THIRD PERSON, CONTROLLED CONSCIOUSNESS, RAY’S VIEWPOINT:

Ray walked the mile from the hospital to Bob’s Sunoco. He found Gary in the bay, changing the oil on a pale blue Cadillac. He kicked his brother’s feet until Gary rolled from beneath the car. “We gotta talk.”


“I get off at three.”


“Now.”


Gary stood and wiped his hands on an oily rag. “What’s up?”


“Let’s walk.” Ray feared his brain was going to explode. Too much was going on, too many things were changing. He’d read the front page of the newspaper over and over while waiting in the doctor’s office. The Apollo 7 astronauts were heading home after eleven days in space. President Johnson was negotiating for the release of fourteen North Vietnamese POW’s. And Jackie Kennedy, the dead President’s wife, was marrying a Greek billionaire the very next day. He didn’t even know if it was legal for the President’s widow to marry a foreigner.


Gary followed Ray outside and toward town. “What did the doctor say about Mom?”


“He put her in the hospital.”


Colorful leaves swirled around their ankles, the drier ones crunching under their heavy steps. Gary kicked them out of his way. “Why?”


“He got the tests back.”


“And?”


A young mother, her sweater flapping in the wind, pushed a baby carriage over the uneven sidewalk with one hand and pulled a stubborn toddler with the other. Ray stepped into the street to let her pass.

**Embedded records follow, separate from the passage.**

## flow/run.sh

```bash
#!/bin/bash
# OpenROAD 26Q1-2900-gdf79404cd8, Yosys 0.63+post, stock flow scripts
make -C /OpenROAD-flow-scripts/flow DESIGN_CONFIG=/design/flow/config.mk WORK_HOME=/design/flow/orfs finish
```

## flow/config.mk

```make
export PLATFORM = sky130hd
export DESIGN_NAME = sync_fifo
export DESIGN_NICKNAME = sync_fifo
export VERILOG_FILES = /design/flow/design.v
export SDC_FILE = /design/flow/constraint.sdc
export NUM_CORES = 4
export LEC_CHECK = 1
export CORE_UTILIZATION = 50
```

## flow/constraint.sdc

```tcl
current_design sync_fifo

set clk_period 5.4
set clk_io_pct 0.2

create_clock -name clk0 -period $clk_period [get_ports {clk}]

set non_clock_inputs [all_inputs -no_clocks]
set_input_delay [expr $clk_period * $clk_io_pct] -clock clk0 $non_clock_inputs
set_output_delay [expr $clk_period * $clk_io_pct] -clock clk0 [all_outputs]
```
==> design/flow/design.v <==
module adder #(parameter N = 8)
            (input logic [N-1:0] a, b,
             input logic         cin,
             output logic [N-1:0] s,
             output logic        cout,
            );
            assign {cout, s} = a + b+ cin;
endmodule
<file path="constraint.sdc">
current_design serial_send

set clk_period 2.9
set clk_io_pct 0.2

create_clock -name clk0 -period $clk_period [get_ports {CLK}]

set non_clock_inputs [all_inputs -no_clocks]
set_input_delay [expr $clk_period * $clk_io_pct] -clock clk0 $non_clock_inputs
set_output_delay [expr $clk_period * $clk_io_pct] -clock clk0 [all_outputs]
</file>
<file path="config.mk">
export PLATFORM = sky130hd
export DESIGN_NAME = serial_send
export DESIGN_NICKNAME = serial_send
export VERILOG_FILES = /design/flow/design.v
export SDC_FILE = /design/flow/constraint.sdc
export NUM_CORES = 4
export LEC_CHECK = 1
export CORE_AREA = 10 10 99 99
export DIE_AREA = 0 0 109 109
</file>
<file path="run.sh">
#!/bin/bash
# OpenROAD 26Q1-2900-gdf79404cd8, Yosys 0.63+post, stock flow scripts
make -C /OpenROAD-flow-scripts/flow DESIGN_CONFIG=/design/flow/config.mk WORK_HOME=/design/flow/orfs finish
</file>
`design.v`:
```
module ram #(parameter N = 6, M = 32) (
    input logic clk,
    input logic we,
    input logic [N-1:0] addr,
    input logic [M-1:0] data_in,
    output logic [M-1:0] data_out
);
    logic [M-1:0] mem [2**N-1:0];
    always_ff @(posedge clk) begin
        if (we) mem[addr] <= data_in;
    end
    assign data_out = mem[addr];
endmodule
```
`run.sh`:
```
#!/bin/bash
# OpenROAD 26Q1-2900-gdf79404cd8, Yosys 0.63+post, stock flow scripts
make -C /OpenROAD-flow-scripts/flow DESIGN_CONFIG=/design/flow/config.mk WORK_HOME=/design/flow/orfs finish
```
`config.mk`:
```
export PLATFORM = sky130hd
export DESIGN_NAME = ram
export DESIGN_NICKNAME = ram
export VERILOG_FILES = /design/flow/design.v
export SDC_FILE = /design/flow/constraint.sdc
export NUM_CORES = 4
export LEC_CHECK = 1
export CORE_UTILIZATION = 40
```
`constraint.sdc`:
```
current_design ram

set clk_period 40.2
set clk_io_pct 0.2

create_clock -name clk0 -period $clk_period [get_ports {clk}]

set non_clock_inputs [all_inputs -no_clocks]
set_input_delay [expr $clk_period * $clk_io_pct] -clock clk0 $non_clock_inputs
set_output_delay [expr $clk_period * $clk_io_pct] -clock clk0 [all_outputs]
```
==> impl_metrics.json <==
{
  "cts.sinks": 2048,
  "ys_seq_share_pct": 78.6,
  "timing.final.ws_setup_ns": 18.86,
  "cp-endpoint": "data_out[0]",
  "ys_area_um2": 78300,
  "rows": 162,
  "via_count": 42100,
  "setup_viol": 0,
  "top_cell": "edfxtp_1",
  "power_leakage_nw": 28.2,
  "antenna_left": 0,
  "peakVddDrop_mv": 0.0462,
  "reg_top3": "mem (2048)",
  "grt_max_degree": 97,
  "timing.slew.headroom_pct": 18.7,
  "first_iter_violations": 3168,
  "slew_viol_final": 0,
  "yosys_most_used_dff": "edfxtp_1",
  "synth_adder_area_share_pct": 0,
  "cts_resized": 0,
  "routedWlPerCell_um": 31.0,
  "combinationalPowerShare_pct": 5.4,
  "post_cts_buffers": 0,
  "async_flop_share_pct": 0,
  "hold_violations": 0,
  "wl_mm": 219,
  "status": "finished clean",
  "hold_buffers": 0,
  "yosys.area_share.simple_pct": 2.83,
  "xor_share_pct": 0,
  "yosys-dominant-comb-family": "AND-OR/OR-AND gates",
  "htreeDepth": 4,
  "yosysWarningCount": 1,
  "crit_fanout": 80,
  "core_area_um2": 195000,
  "dp_slack_ns": 19.02,
  "top_cells_by_count": "2,048 x edfxtp_1, 259 x mux2i_1, 188 x a22oi_1, 175 x a221oi_1, 168 x clkbuf_1",
  "tool_warnings": 26,
  "largest_register": "mem",
  "cp.depth": 11,
  "max_stage_delay_ns": 1.06,
  "dr.pass1.iters": 6,
  "avgViaCountPerCell": 5.95,
  "grt_overflow_total": 0,
  "power_frac_seq_pct": 54.2,
  "internal_power_mw": 3.42,
  "clk_pin_slew_ns": 0.06,
  "grt_pass1_vias": 44600,
  "setup.worst_path.start": "addr[2]",
  "remaining_drc_errors": 0,
  "cts_tree": "yes",
  "grt_pass1_wl_mm": 315,
  "crit_chain": "buf_8, buf_4, buf_4, buf_12, buf_4, mux4_2, nand3_1, o311ai_0, a2111oi_0, nand4_1, clkdlybuf4s50_1",
  "critPathKind": "in2out",
  "grt_use_total_pct": 24.3,
  "power.switching_uw": 950,
  "timing.critical_path.buf_inv": 6,
  "synth_cells": 4207,
  "cp-end-kind": "output port",
  "tns_ns": 0,
  "routabilityCongestion": 0.894,
  "cts-buffers-inserted": 202,
  "yosysUniqueCellTypes": 55,
  "largest_reg_flops": 2048,
  "worst_slew_pin_slew_ns": 1.19,
  "antenna_found_initial": 5,
  "dieArea_um2": 197000,
  "die-height_um": 444,
  "dp_hpwl_mm": 122,
  "top_area_cell": "edfxtp_1",
  "ys_sh_mux_pct": 8.19,
  "drive_gt1_share_pct": 18.1,
  "clk_root_buffer_cell": "clkbuf_16",
  "cp_common_cell": "buf_4",
  "yosysTopAreaCellShare_pct": 78.6,
  "netSwitchingFraction_pct": 21.7,
  "period_minus_slack_ns": 21.34,
  "ys_ff": 2048,
  "yosysCellCount": 4207,
  "edf_count": 2048,
  "worstPathRequired_ns": 32.16,
  "hold_path.class": "in2reg",
  "cap_violations": 0,
  "io_buffers": 71,
  "worstPathArrival_ns": 13.30,
  "cts.path.max_buffers": 3,
  "die_w_um": 444,
  "area_growth_pct": 13.7,
  "grt_setup_unrepaired": "no",
  "synthAoiAreaFrac_pct": 8.73,
  "cp_top_family": "buffers and inverters",
  "initCoreUtil_pct": 40.2,
  "clkPwrFrac_pct": 40.4,
  "syn-cell-area_um2": 78300,
  "io_pins": 72,
  "critPathLaunchType": "input port",
  "finalCritPeriodShare_pct": 53.1,
  "power_density_nw_per_um2": 49.1,
  "slowest_stage": "a2111oi_0",
  "syn_area_per_cell_um2": 18.6,
  "max_freq_ghz": 0.0469,
  "area_leaders": "edfxtp_1 79%, mux2i_1 3.3%, mux4_2 2.8%"
}
[routing by layer]
| metal | wire, um | vias up | global-route usage [%] |
|---|---|---|---|
| li1 | - | 17900 | - |
| met1 | 73300 | 21000 | 29.5 |
| met2 | 99300 | 2780 | 34.5 |
| met3 | 37600 | 450 | 18.4 |
| met4 | 8440 | 24 | 7.29 |
| met5 | 759 | - | 2.91 |
[area by class of cell]
| cell class | count | area [um2] |
|---|---|---|
| fill | 16100 | 106000 |
| sequential | 2048 | 61500 |
| multi-input combinational | 1859 | 16100 |
| clock buffer | 257 | 5350 |
| tap | 2542 | 3180 |
| timing repair buffer | 264 | 2080 |
| clock inverter | 111 | 791 |
| inverter | 2 | 15.0 |
| antenna | 1 | 2.50 |
[metrics by stage]
| stage | power [mW] | hold WS, ns | cell area (um2) | util, % | instances |
|---|---|---|---|---|---|
| floorplan | 2.53 | 8.14 | 78300 | - | 4207 |
| global placement | 2.65 | 8.44 | 82800 | 42.6 | 6715 |
| detailed placement | 2.65 | 8.44 | 82800 | 42.6 | 6715 |
| CTS | 4.40 | 7.54 | 89000 | 45.7 | 7083 |
| global route | 4.49 | 7.56 | 89000 | 45.7 | 7084 |
| finish | 4.37 | 7.59 | 89000 | 45.7 | 7084 |
[cell families after synthesis]
logic type | count (synthesis)
flip-flops | 2048
AND-OR/OR-AND | 933
multiplexers | 502
AND/OR/NAND/NOR | 424
buffers and inverters | 300
[placed cells by master (no fill, tap or decap), types with 16 or more instances in the layout]
master	count
and3_1	85
buf_4	188
clkbuf_1	51
o21ai_0	84
a211oi_1	17
buf_2	32
nand3_1	53
o22ai_1	93
edfxtp_1	2048
a22oi_1	188
nor3_1	19
nor2_1	77
o22a_1	70
mux2_2	147
clkinv_2	29
clkdlybuf4s50_1	36
a222oi_1	16
clkbuf_16	206
a31oi_1	43
mux4_2	96
nor2_4	67
clkinv_1	60
mux2i_1	259
a21oi_1	121
a221oi_1	175
nand2_1	27
a22o_1	66
[worst min-delay path by stage]
stage                                   end  cells past startpoint         from  slack [ns]
after CTS             mem[28][28]$_DFFE_PP_                      1  data_in[28]        7.54
after global routing  mem[28][28]$_DFFE_PP_                      1  data_in[28]        7.56
final                 mem[28][28]$_DFFE_PP_                      1  data_in[28]        7.59
[power by group through the flow]
| stage | Sequential [mW] | Combinational [mW] | Clock, mW |
|---|---|---|---|
| after global routing | 2.37 | 0.254 | 1.87 |
| after CTS | 2.37 | 0.239 | 1.79 |
| final | 2.37 | 0.238 | 1.77 |
Power is estimated from default activity; no workload was simulated.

“What did the doctor say?” Gary repeated.


“She’s got cancer.”


Gary stopped walking. “Cancer?”


Ray slowed down until Gary caught up.

 “Something about a mass in her brain.”


Gary was quiet for a long time, then spoke softly. “Does she need surgery? Does she have to take chemo? Or radiation?”


“He says there ain’t nothing they can do. He says it’s too late.” Ray remembered that part very well. He’d argued with Dr. Brown, insisting there had to be something. She had three young boys who needed her.


“Too late? Too late for what?”


“Dr. Brown says . . .” Ray rubbed his head. “He says it’s too late. He says she ain’t coming home.”


They walked slower, silently, past the library and into the park. Pre-schoolers played on the swings and slide, laughing and shouting.


Gary leaned against an oak tree, his dirty gray jumpsuit blending into the trunk.

 “What’re we gonna do?” he said.


“About what?”


Gary took a new pack of Marlboros from his pocket and tapped it against his palm.

 “The boys.”


“I guess we gotta pick them up from school and fix them something to eat.”
“I don’t mean now,” Gary said, opening the cigarettes. “Until they’re grown.

 Who’ll take care of them?”


“Mom will.”


“You okay?”


Ray scratched the five-day-old stubble on his chin. “They made a mistake. We just gotta find Dad and get this all straightened out. Dad will know what to do.”


Gary lit a cigarette and slowly exhaled.
Ray watched the smoke disappear into the October-blue sky. A foreigner. Two hundred million people in the United States and the President’s widow was going to marry a foreigner. No wonder the world was so damned screwed up.

=============

Notice that by changing our viewpoint character, we get a different account of the action. Therefore, we need to carefully choose whose viewpoint to use so we can get the greatest power from each scene.


Even within third person omniscient, we should have only one viewpoint character at a time, only one character whose thoughts and mind we visit. We have the option to change viewpoint characters, but we must do it very carefully, preferably at a scene or chapter break. However, if we must switch “heads” within a scene, we should clue the reader to what we are doing and allow for a transition. I prefer to do this by ignoring the previous viewpoint character for a sentence or two, then have the new viewpoint character touch his face —rub his forehead, scratch his ear, any action as long as it involves his face or head —to clue the reader that this is our new “head.” Once the switch is made, stay with it. “Head-hopping” is confusing for the reader and should be done only when absolutely necessary.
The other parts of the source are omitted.